Wednesday, June 7, 2017

Dear Sugar: To the New Mom-By-Adoption, Here's Some Encouragement

Dear Sugar:

How are you doing?  If you're anything like I was almost nine years ago, you're feeling conflicted. You're enjoying your baby, but you're also nervous.  You're a new mom, and not just any new mom, but a new mom by adoption.  That comes with extras:  extra pressure, extra expectations, extra considerations.   And honestly, it's overwhelming and can be unnerving.   

Me snuggling my brand new (oldest) baby.
As a mom of four, all of whom came to us by domestic, infant, transracial, open adoption, I want to offer you some encouragement.   Because I've been where you are.   And I know it's not easy.
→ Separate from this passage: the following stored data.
What follows belongs to an exercise in optimizing a design on an open flow for small area, a short achievable clock period and few clock cycles per item; a production flow would make more cautious choices.
In this exercise RTL edits were held to simulation tests only and were not proved equivalent to the original.
Power is estimated from default activity; no workload was simulated.

==> inputs of run a <==
==> flow/design.v <==
`timescale 1ns/10ps
module IOTDF( clk, rst, in_en, iot_in, fn_sel, busy, valid, iot_out);
    input          clk;
    input          rst;
    input          in_en;
    input  [7:0]   iot_in;
    input  [2:0]   fn_sel;
    output         busy;
    output         valid;
    output [127:0] iot_out;
    reg  [3:0]   cnt;       
    reg  [7:0]   d0;        
    reg  [7:0]   d1;        
    reg  [11:0]  s;         
    reg          first;     
    reg          g_sel;     
    reg          f_sel;     
    reg          last;      
    reg          o_valid;
    reg  [127:0] o_data;
    assign busy    = 1'b0;
    assign valid   = o_valid;
    assign iot_out = o_data;
    wire start = (cnt == 4'd0);
    wire [5:0] fs = d0[7:2] ^ d0[5:0] ^ s[7:2];
    wire [5:0] fc = (d0[7:2] & d0[5:0]) | (d0[7:2] & s[7:2]) | (d0[5:0] & s[7:2]);
    wire [1:0] hs = d0[7:6] ^ s[9:8];
    wire [1:0] hc = d0[7:6] & s[9:8];
    wire [11:0] tp = {s[11:10], hs, fs, d0[1:0]};
    wire [11:0] tq = {1'b0, hc, fc, 1'b0, s[1:0]};
    wire [11:0] t   = tp + tq;
    wire [7:0]  fir = t[11:4];
    wire [4:0] us = d0[7:3] ^ d0[4:0] ^ d1[6:2];
    wire [4:0] uc = (d0[7:3] & d0[4:0]) | (d0[7:3] & d1[6:2]) | (d0[4:0] & d1[6:2]);
    wire       hus = d0[5] ^ d1[7];
    wire       huc = d0[5] & d1[7];
    wire [11:0] up = {1'b0, d0[7:6], hus, us, d0[2:0]};
    wire [11:0] uq = {2'b00, huc, uc, 1'b1, d1[1:0], 1'b0};
    wire [11:0] s_nxt = up + uq;
    wire        p = o_data[0] & ~first;
    reg  [7:0]  gray;
    integer i;
    always @(*) begin
        gray[7] = p ^ d0[7];
        for (i = 6; i >= 0; i = i - 1) gray[i] = gray[i+1] ^ d0[i];
    end
    wire [7:0] res = ({8{g_sel}} & gray) | ({8{f_sel}} & fir);
    always @(posedge clk) begin
        d0    <= iot_in;
        d1    <= start ? 8'd0 : d0;
        s     <= start ? 12'd8 : s_nxt;
        first <= start;
        g_sel <= (fn_sel == 3'b001);
        f_sel <= (fn_sel == 3'b010);
        o_data <= {o_data[119:0], res};
        if (rst) begin
            cnt     <= 4'd0;
            last    <= 1'b0;
            o_valid <= 1'b0;
        end else begin
            if (in_en) cnt <= cnt + 4'd1;
            last    <= in_en & (cnt == 4'd15);
            o_valid <= last;
        end
    end
endmodule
Let's first get this out of the way:  there are high expectations of you.   These are put on you by yourself, by the adoption community, by your family, by your friends and co-workers, by strangers. It's expected that you be overjoyed.  That you are a great mom.  That you relish in sleepless nights and diaper blowouts, because you've waited so long to become a mommy.   
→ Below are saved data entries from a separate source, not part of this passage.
What follows belongs to an exercise in optimizing a design on an open flow for small area, a short achievable clock period and few clock cycles per item; a production flow would make more cautious choices.
At most, simulation tests tie the RTL to the original design; equivalence was not proved.
Function not checked in run 8: the RTL went through the layout flow alone.
No activity file was given, so power comes from the tool's default toggle rates.

==> design.v <==
`timescale 1ns / 1ps
module huffmandecode(
clk,
huffrst,
code,
hufftable,
symaddr,
symdata,
huffdata,
hufflength,
hufffinish
    );
input clk,huffrst;
input[15:0] code;
input[8*16-1:0] hufftable;
output reg[7:0] symaddr;    
input[7:0] symdata;         
output reg[7:0] huffdata;
output [7:0] hufflength;
output reg hufffinish;
reg [7:0] g;         
reg [7:0] ca;        
reg [1:0] w;         
reg [3:0] n;         
reg       h;         
reg       one;       
reg       hs;        
reg       fix;       
reg [4:0] hl;        
assign hufflength = {3'b000, hl};
wire [7:0] c1   = hufftable[7:0];
wire [7:0] c2   = hufftable[15:8];
wire       b1   = code[15];
wire       b2   = code[14];
wire       hit1 = (c1[7:1] != 7'd0) | (c1[0] & ~b1);
wire       g1   = b1 & ~c1[0];                            
wire       big  = (c1[7:1] != 7'd0) | (c2[7:2] != 6'd0);
wire [1:0] a2   = c1[0] ? {b2, ~b2} : {b1, b2};           
function [5:0] first_entry(input [5:0] x);
    reg [2:0] c, b, g, s, a;
    reg       h1, h2;
    begin
        c = {1'b0, x[4:3]};           
        b = x[2:0];                   
        h1 = x[5] & ~b[2];            
        g = {2'b00, b[2] & ~x[5]};    
        g = {g[1:0], b[1]};           
        h2 = c > g;
        g = g - c;                    
        s = {2'b00, x[5]} + c;        
        a = s + {g[1:0], b[0]};       
        if (h1)      first_entry = {3'd0, b[2], 2'd0};
        else if (h2) first_entry = {2'd0, x[5] ? {b[1], ~b[1]} : b[2:1], 2'd0};
        else         first_entry = {1'b0, a, g[1:0]};
    end
endfunction
function [64*6-1:0] first_table(input dummy);
    integer i;
    begin
        for (i = 0; i < 64; i = i + 1) first_table[6*i +: 6] = first_entry(i[5:0]);
    end
endfunction
localparam [64*6-1:0] FIRST = first_table(1'b0);
wire [5:0] first = FIRST[6*{c1[0], c2[1:0], code[15:13]} +: 6];
wire [3:0] a0   = first[5:2];
wire [1:0] g2   = first[1:0];
wire       short = fix | hs;                        
wire [9:0] gn   = {1'b0, g, w[1]} - {2'b00, ca};    
wire       hit  = gn[9];                            
wire       dead = ~gn[9] & gn[8];                   
wire       nf   = ~short & ~h & ~hit & (dead | n == 4'd13);   
wire [14:0] sel = 15'd1 << n;                      
wire [7:0] grp [0:4];                               
wire [4:0] grpb;
genvar gi;
generate for (gi = 0; gi < 5; gi = gi + 1) begin : fg
    assign grp[gi] = (hufftable[8*(3*gi+3) +: 8] & {8{sel[3*gi]}})
                   | (hufftable[8*(3*gi+4) +: 8] & {8{sel[3*gi+1]}})
                   | (gi < 4 ? hufftable[8*(3*gi+5) +: 8] & {8{sel[3*gi+2]}} : 8'd0);
    assign grpb[gi] = (code[11-3*gi] & sel[3*gi])
                    | (gi < 4 ? code[10-3*gi] & sel[3*gi+1] : 1'b0)
                    | (gi < 4 ? code[9-3*gi] & sel[3*gi+2] : 1'b0);
end endgenerate
wire [7:0] fetch_c = grp[0] | grp[1] | grp[2] | grp[3] | grp[4];    
wire       fetch_b = |grpb;                                           
always @(posedge clk) begin
    one   <= hit1;
    hs    <= (c1[0] & ~b1) | (c2[1:0] > {g1, b2});
    fix   <= big;
    if (~huffrst) begin
        g  <= {6'd0, g2};
        symaddr <= {4'd0, a0};
        ca <= hufftable[23:16];
        w  <= code[13:12];
    end else begin
        g  <= gn[7:0];
        symaddr <= fix & (n == 4'd0) ? {6'd0, one ? {1'b0, b1} : a2} : symaddr + gn[7:0] + {7'd0, w[0]};
        ca <= fetch_c;
        w  <= {w[0], fetch_b};
    end
    if (~hufffinish) begin
        huffdata <= h ? symdata : 8'hff;
        hl <= ~h ? 5'd0 : one ? 5'd1 : short ? 5'd2 : {1'b0, n} + 5'd2;
    end
end
always @(posedge clk or negedge huffrst) begin
    if (~huffrst) begin
        hufffinish <= 1'b0;
        h <= 1'b0;
        n <= 4'd0;
    end else begin
        if (h | nf)
            hufffinish <= 1'b1;
        h <= short ? ~fix | (n == 4'd1) : hit;
        n <= n + 4'd1;
    end
end
endmodule
==> flow/run.sh <==
#!/bin/bash
# The standard layout (standard.sh) with three changes: synthesis maps with
# ABC on flow/abc.script (flow/synth.tcl), the ports get plain buf_1 buffers,
# and repair_timing aims below the clock period (setup margin).
set -euo pipefail
W=$(pwd)
export BUFFER_PORTS_ARGS="-buffer_cell sky130_fd_sc_hd__buf_1"
export SETUP_SLACK_MARGIN=7.0
export FLOW_ABC_SCRIPT=$W/flow/abc.script
sed "s#SYNTH_SCRIPT=[^ ]*#SYNTH_SCRIPT=$W/flow/synth.tcl#" standard.sh > synth_step.sh
bash synth_step.sh synth > synth.log 2>&1
bash standard.sh > standard.log 2>&1
==> flow/abc.script <==
strash
dch -f
amap
strash
dch -f
amap
topo
stime -c
buffer -c
upsize -c
dnsize -c
==> flow/synth.tcl <==
# The standard flow's synthesis script (synth_recipe.tcl), with ABC run on flow/abc.script
# (area-oriented mapping) instead of ORFS's speed or area script.
proc synth {args} { yosys synth -nofsm -noshare {*}$args }
proc abc {args} {
  set i [lsearch -exact $args -script]
  if {$i >= 0} { lset args [expr {$i + 1}] $::env(FLOW_ABC_SCRIPT) }
  yosys abc {*}$args
}
source $::env(SCRIPTS_DIR)/synth.tcl
# left out here: clear keep_hierarchy, flatten, clean up, hide names made inside functions, write 1_2_yosys.v
==> standard.sh <==
#!/bin/bash
# synth_recipe.tcl (not shown) runs the flow's synth.tcl, then flattens the netlist and writes it again
# the make line also repeats each setting of config.mk as NAME=value (left out here)
make -C /OpenROAD-flow-scripts/flow DESIGN_CONFIG=/design/flow/config.mk WORK_HOME=/design/flow/orfs CLKGATE_MAP_FILE= SYNTH_SCRIPT=/design/flow/synth_recipe.tcl "${@:-finish}"
==> config.mk <==
export PLATFORM = sky130hd
export DESIGN_NAME = huffmandecode
export DESIGN_NICKNAME = huffmandecode
export VERILOG_FILES = /design/flow/design.v
export SDC_FILE = /design/flow/constraint.sdc
export NUM_CORES = 8
export LEC_CHECK = 0
export CAP_MARGIN = 20
export CORE_MARGIN = 2
export CORE_UTILIZATION = 40
export SLEW_MARGIN = 20
export TNS_END_PERCENT = 5
==> constraint.sdc <==
create_clock -name core_clock -period 11.0 [get_ports {clk}]
set_input_delay 2.2000 -clock core_clock [delete_from_list [all_inputs] [get_ports {clk}]]
set_output_delay 2.2000 -clock core_clock [all_outputs]
set_load 0.01 [all_outputs]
But motherhood, no matter how it comes to you, is difficult.  There's not guidebook.  There's no map. There's no magic 8 ball.  There's no genie in a bottle.   And if you find yourself struggling with any area of motherhood (not having time to shower, a harsh word from a friend, maternity leave, etc.), you are NORMAL.  And you are not alone.   
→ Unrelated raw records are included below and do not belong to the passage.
Source: an optimization exercise on an open RTL-to-GDS flow (aim: small area and a short achievable clock period). Production flows keep margins and buffers that such runs may drop. Only simulation tests tie the RTL to the original design; equivalence was not proved.

--- design/flow/flow/run.sh ---
#!/bin/bash
set -euo pipefail
W=$(pwd)
R=$W/orfs/results/$FLOW_PLATFORM/question_6/base
LIB=$FLOW_HOME/platforms/$FLOW_PLATFORM/lib/sky130_fd_sc_hd__tt_025C_1v80.lib

bash standard.sh synth > $W/log_1_standard_synth.txt 2>&1
cp $R/1_2_yosys.v $W/standard_synth.v

WORK=$W LIB_FILE=$LIB yosys -c flow/synth_map.tcl > $W/log_2_own_synth_yosys.txt 2>&1

# the registers must be those of the standard synthesis: same names, same cells
regs() { grep -oE 'sky130_fd_sc_hd__df[a-z0-9_]+ +[^ ]+' "$1" | sed -E 's/_[0-9]+ / /' | sort; }
regs $W/standard_synth.v > $W/regs_standard.txt
regs $W/own_synth.v > $W/regs_own.txt
if ! cmp -s $W/regs_standard.txt $W/regs_own.txt; then
  echo "registers differ from the standard synthesis" >&2
  diff $W/regs_standard.txt $W/regs_own.txt >&2 || true
  exit 1
fi

cp $W/own_synth.v $R/1_2_yosys.v
rm -f $R/1_synth.odb $R/1_synth.sdc

export BUFFER_PORTS_ARGS="-buffer_cell sky130_fd_sc_hd__buf_2"
export CTS_ARGS="-sink_clustering_enable -repair_clock_nets -buf_list sky130_fd_sc_hd__clkbuf_2 -root_buf sky130_fd_sc_hd__clkbuf_4 -sink_clustering_buffer sky130_fd_sc_hd__clkbuf_2 -sink_clustering_size 16 -sink_clustering_max_diameter 50 -dont_use_dummy_load"
bash standard.sh finish > $W/log_3_standard_layout.txt 2>&1
--- design/flow/flow/q6_cells.v ---
// One-to-one mapping of the design's q6_* gate modules onto library cells.
module q6_inv (input a, output y);
    sky130_fd_sc_hd__inv_1 _TECHMAP_REPLACE_ (.A(a), .Y(y));
endmodule
module q6_nand2 (input a, input b, output y);
    sky130_fd_sc_hd__nand2_1 _TECHMAP_REPLACE_ (.A(a), .B(b), .Y(y));
endmodule
module q6_nor2 (input a, input b, output y);
    sky130_fd_sc_hd__nor2_1 _TECHMAP_REPLACE_ (.A(a), .B(b), .Y(y));
endmodule
module q6_xor2 (input a, input b, output y);
    sky130_fd_sc_hd__xor2_1 _TECHMAP_REPLACE_ (.A(a), .B(b), .X(y));
endmodule
module q6_xnor2 (input a, input b, output y);
    sky130_fd_sc_hd__xnor2_1 _TECHMAP_REPLACE_ (.A(a), .B(b), .Y(y));
endmodule
module q6_nor2b (input a, input bn, output y);
    sky130_fd_sc_hd__nor2b_1 _TECHMAP_REPLACE_ (.A(a), .B_N(bn), .Y(y));
endmodule
module q6_o21ai (input a1, input a2, input b1, output y);
    sky130_fd_sc_hd__o21ai_1 _TECHMAP_REPLACE_ (.A1(a1), .A2(a2), .B1(b1), .Y(y));
endmodule
module q6_a21oi (input a1, input a2, input b1, output y);
    sky130_fd_sc_hd__a21oi_1 _TECHMAP_REPLACE_ (.A1(a1), .A2(a2), .B1(b1), .Y(y));
endmodule
// the reset inverter that the flip-flop mapping adds
module \$_NOT_ (input A, output Y);
    sky130_fd_sc_hd__inv_1 _TECHMAP_REPLACE_ (.A(A), .Y(Y));
endmodule
--- design/flow/flow/synth_map.tcl ---
# Own synthesis: the design's q6_* gate modules are mapped one to one onto
# library cells (flow/q6_cells.v); the registers are mapped and named as the
# standard synthesis does (<register>[<bit>]$_DFF_PP0_ on the same cell).
yosys -import
set lib $::env(LIB_FILE)
set top $::env(FLOW_TOP)
read_liberty -lib $lib
read_verilog -defer -sv $::env(FLOW_DESIGN)
hierarchy -check -top $top
yosys proc
opt_clean
techmap -map $::env(WORK)/flow/q6_cells.v
techmap
opt -fast
yosys rename -wire $top/t:\$_DFF*
dfflibmap -liberty $lib
opt -fast
techmap -map $::env(WORK)/flow/q6_cells.v
opt_clean -purge
hierarchy -top $top
check -assert -mapped
tee -o $::env(WORK)/own_synth.stat stat -liberty $lib
write_verilog -noattr -nohex -nodec $::env(WORK)/own_synth.v
--- design/flow/standard.sh ---
#!/bin/bash
# synth_recipe.tcl (not shown) runs the flow's synth.tcl, then flattens the netlist and writes it again
# the make line also repeats each setting of config.mk as NAME=value (left out here)
make -C /OpenROAD-flow-scripts/flow DESIGN_CONFIG=/design/flow/config.mk WORK_HOME=/design/flow/orfs CLKGATE_MAP_FILE= SYNTH_SCRIPT=/design/flow/synth_recipe.tcl "${@:-finish}"
--- design/flow/config.mk ---
export PLATFORM = sky130hd
export DESIGN_NAME = question_6
export DESIGN_NICKNAME = question_6
export VERILOG_FILES = /design/flow/design.v
export SDC_FILE = /design/flow/constraint.sdc
export NUM_CORES = 4
export LEC_CHECK = 0
export CAP_MARGIN = 20
export CORE_MARGIN = 2
export CORE_UTILIZATION = 40
export SETUP_SLACK_MARGIN = 2.7
export SLEW_MARGIN = 20
export TNS_END_PERCENT = 100
--- design/flow/constraint.sdc ---
create_clock -name core_clock -period 5.0 [get_ports {clk}]
set_input_delay 1.0000 -clock core_clock [delete_from_list [all_inputs] [get_ports {clk}]]
set_output_delay 1.0000 -clock core_clock [all_outputs]
set_load 0.01 [all_outputs]
--- design/flow/design.v ---
module q6_inv (input a, output y);
    assign y = ~a;
endmodule
module q6_nand2 (input a, input b, output y);
    assign y = ~(a & b);
endmodule
module q6_nor2 (input a, input b, output y);
    assign y = ~(a | b);
endmodule
module q6_xor2 (input a, input b, output y);
    assign y = a ^ b;
endmodule
module q6_xnor2 (input a, input b, output y);
    assign y = ~(a ^ b);
endmodule
module q6_nor2b (input a, input bn, output y);
    assign y = ~(a | ~bn);
endmodule
module q6_o21ai (input a1, input a2, input b1, output y);
    assign y = ~((a1 | a2) & b1);
endmodule
module q6_a21oi (input a1, input a2, input b1, output y);
    assign y = ~((a1 & a2) | b1);
endmodule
Here's what I want you to know:  

Be both humble and confident.  

Humility comes by accepting the suggestions, advice, and encouragement (yes, encouragement!) from the people who matter. Who are those people?   They are fellow moms-by-adoption, they are people who racially match your child, they are people who are on "your team" (the ones who want you to succeed and enjoy motherhood), they are adoptees.  Know what true humility is:

Confidence comes with time and experience.  You know, good things come to those who wait. Confidence isn't prideful or egotistical.  No.  Confidence is strength, joy, and peace.    

Reject the Super Parent Syndrome.

Those of us who adopt are often revered in society.  We are saviors.  We are the ones who swooped in and saved the babies who needed "a good home."  Our children are "lucky":  lucky to be adopted.   We must reject these things.   Because one, we aren't saviors:  we're just parents who chose to grow our families by adoption.  And, because our children aren't the lucky ones:  WE ARE the lucky ones, lucky enough to have been chosen to parent our children.    

And the main reason we must reject Super Parent Syndrome:   oh how the mighty fall!   Being put on a pedestal means we have A LOT to live up to.  We will never feel like enough.  We won't be content. We won't relish in being parents.  Instead, we will work and struggle, every moment of every day, to not fall of the pedestal.   
Turn away from critics who distract you from your job and your joy.  

Accepting suggestions and advice from experienced individuals is one thing (and it's necessary), but accepting criticism from haters, letting that fester within you, and put a damper on your day:  well, that's your own silly fault!   Often this stems from "support" groups online (insert eye roll and sprinkle the drama like confetti), from someone who has no clue about about adoption (race, ability, etc.), and even strangers.  This is when I need you to remember what I taught you.   First, you can choose not to respond at all:  which is more powerful than responding.  Second, if someone is relentless or you feel you MUST reply, remember the five magic words?   

Speak the words.  Walk away.  Your job is to mother your child, which is what you were chosen to do, not defend your decisions. 

I know it's not always easy to do these things.  The best things in life usually are the most difficult.   

Remember:  your obligation is to your child and your family.  Keep it simple.   And ENJOY your new motherhood.  The old ladies at the grocery store are right:  time really does fly by.